[Stored records]
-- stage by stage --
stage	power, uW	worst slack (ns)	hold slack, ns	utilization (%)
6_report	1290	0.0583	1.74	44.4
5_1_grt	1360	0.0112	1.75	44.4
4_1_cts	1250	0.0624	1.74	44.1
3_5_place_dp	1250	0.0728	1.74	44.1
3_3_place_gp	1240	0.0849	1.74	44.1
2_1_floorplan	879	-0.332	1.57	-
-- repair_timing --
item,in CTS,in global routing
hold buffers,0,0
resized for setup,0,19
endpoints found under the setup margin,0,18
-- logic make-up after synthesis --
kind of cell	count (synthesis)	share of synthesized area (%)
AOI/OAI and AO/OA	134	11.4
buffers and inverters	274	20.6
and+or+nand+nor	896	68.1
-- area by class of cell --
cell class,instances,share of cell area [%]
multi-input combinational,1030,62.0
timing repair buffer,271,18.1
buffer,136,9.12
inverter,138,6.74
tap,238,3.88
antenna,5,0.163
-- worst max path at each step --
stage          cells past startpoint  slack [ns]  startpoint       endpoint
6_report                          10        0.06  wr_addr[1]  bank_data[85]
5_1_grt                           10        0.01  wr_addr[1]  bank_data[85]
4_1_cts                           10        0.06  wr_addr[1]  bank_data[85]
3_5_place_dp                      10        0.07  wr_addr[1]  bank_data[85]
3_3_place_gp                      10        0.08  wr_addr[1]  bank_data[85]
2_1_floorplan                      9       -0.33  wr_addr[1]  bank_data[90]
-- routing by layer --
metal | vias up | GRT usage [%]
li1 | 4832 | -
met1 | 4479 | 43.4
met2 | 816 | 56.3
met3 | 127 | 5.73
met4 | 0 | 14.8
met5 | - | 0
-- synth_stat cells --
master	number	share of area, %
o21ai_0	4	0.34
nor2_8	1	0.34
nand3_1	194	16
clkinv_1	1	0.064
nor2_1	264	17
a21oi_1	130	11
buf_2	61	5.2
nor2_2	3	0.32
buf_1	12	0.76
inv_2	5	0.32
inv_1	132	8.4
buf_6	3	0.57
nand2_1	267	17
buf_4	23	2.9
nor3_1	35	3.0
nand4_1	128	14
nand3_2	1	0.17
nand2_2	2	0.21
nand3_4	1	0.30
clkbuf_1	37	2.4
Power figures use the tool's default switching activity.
---
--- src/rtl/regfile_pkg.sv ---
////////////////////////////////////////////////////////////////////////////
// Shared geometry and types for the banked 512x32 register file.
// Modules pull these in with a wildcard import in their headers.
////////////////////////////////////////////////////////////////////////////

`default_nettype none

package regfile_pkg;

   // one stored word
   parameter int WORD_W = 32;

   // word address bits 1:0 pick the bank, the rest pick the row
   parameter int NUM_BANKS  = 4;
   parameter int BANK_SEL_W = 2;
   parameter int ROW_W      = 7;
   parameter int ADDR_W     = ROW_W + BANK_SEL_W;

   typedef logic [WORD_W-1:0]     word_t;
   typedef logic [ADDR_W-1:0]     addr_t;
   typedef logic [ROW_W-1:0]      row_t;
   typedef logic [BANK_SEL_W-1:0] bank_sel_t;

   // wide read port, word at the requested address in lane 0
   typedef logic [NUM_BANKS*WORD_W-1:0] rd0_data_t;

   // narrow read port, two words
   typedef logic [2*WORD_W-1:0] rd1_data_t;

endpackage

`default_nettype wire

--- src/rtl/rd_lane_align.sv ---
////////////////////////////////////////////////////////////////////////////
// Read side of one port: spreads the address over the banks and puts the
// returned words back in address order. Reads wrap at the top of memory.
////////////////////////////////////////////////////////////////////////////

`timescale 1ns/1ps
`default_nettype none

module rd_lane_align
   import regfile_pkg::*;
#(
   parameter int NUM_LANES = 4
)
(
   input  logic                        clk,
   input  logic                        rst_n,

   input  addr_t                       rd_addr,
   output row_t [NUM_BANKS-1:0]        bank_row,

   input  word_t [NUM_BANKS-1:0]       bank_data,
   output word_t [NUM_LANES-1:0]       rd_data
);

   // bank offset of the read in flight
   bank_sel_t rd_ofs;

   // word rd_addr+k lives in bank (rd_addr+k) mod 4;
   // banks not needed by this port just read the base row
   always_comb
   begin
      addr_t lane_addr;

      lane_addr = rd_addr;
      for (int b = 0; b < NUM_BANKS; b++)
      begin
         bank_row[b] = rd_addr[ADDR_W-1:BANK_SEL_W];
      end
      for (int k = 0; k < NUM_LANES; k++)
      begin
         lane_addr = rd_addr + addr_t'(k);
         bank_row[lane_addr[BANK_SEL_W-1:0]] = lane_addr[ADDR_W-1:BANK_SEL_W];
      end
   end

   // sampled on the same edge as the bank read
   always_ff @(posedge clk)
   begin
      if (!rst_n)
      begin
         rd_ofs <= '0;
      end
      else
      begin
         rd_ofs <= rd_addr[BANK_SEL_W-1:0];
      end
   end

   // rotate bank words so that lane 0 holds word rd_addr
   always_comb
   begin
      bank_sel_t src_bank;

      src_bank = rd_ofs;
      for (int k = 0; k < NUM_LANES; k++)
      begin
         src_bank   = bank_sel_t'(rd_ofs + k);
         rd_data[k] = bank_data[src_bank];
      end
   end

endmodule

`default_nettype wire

● **The problem**
Copy out the lines above that hold the string "area".

● **Written answer**
kind of cell	count (synthesis)	share of synthesized area (%)
-- area by class of cell --
cell class,instances,share of cell area [%]
master	number	share of area, %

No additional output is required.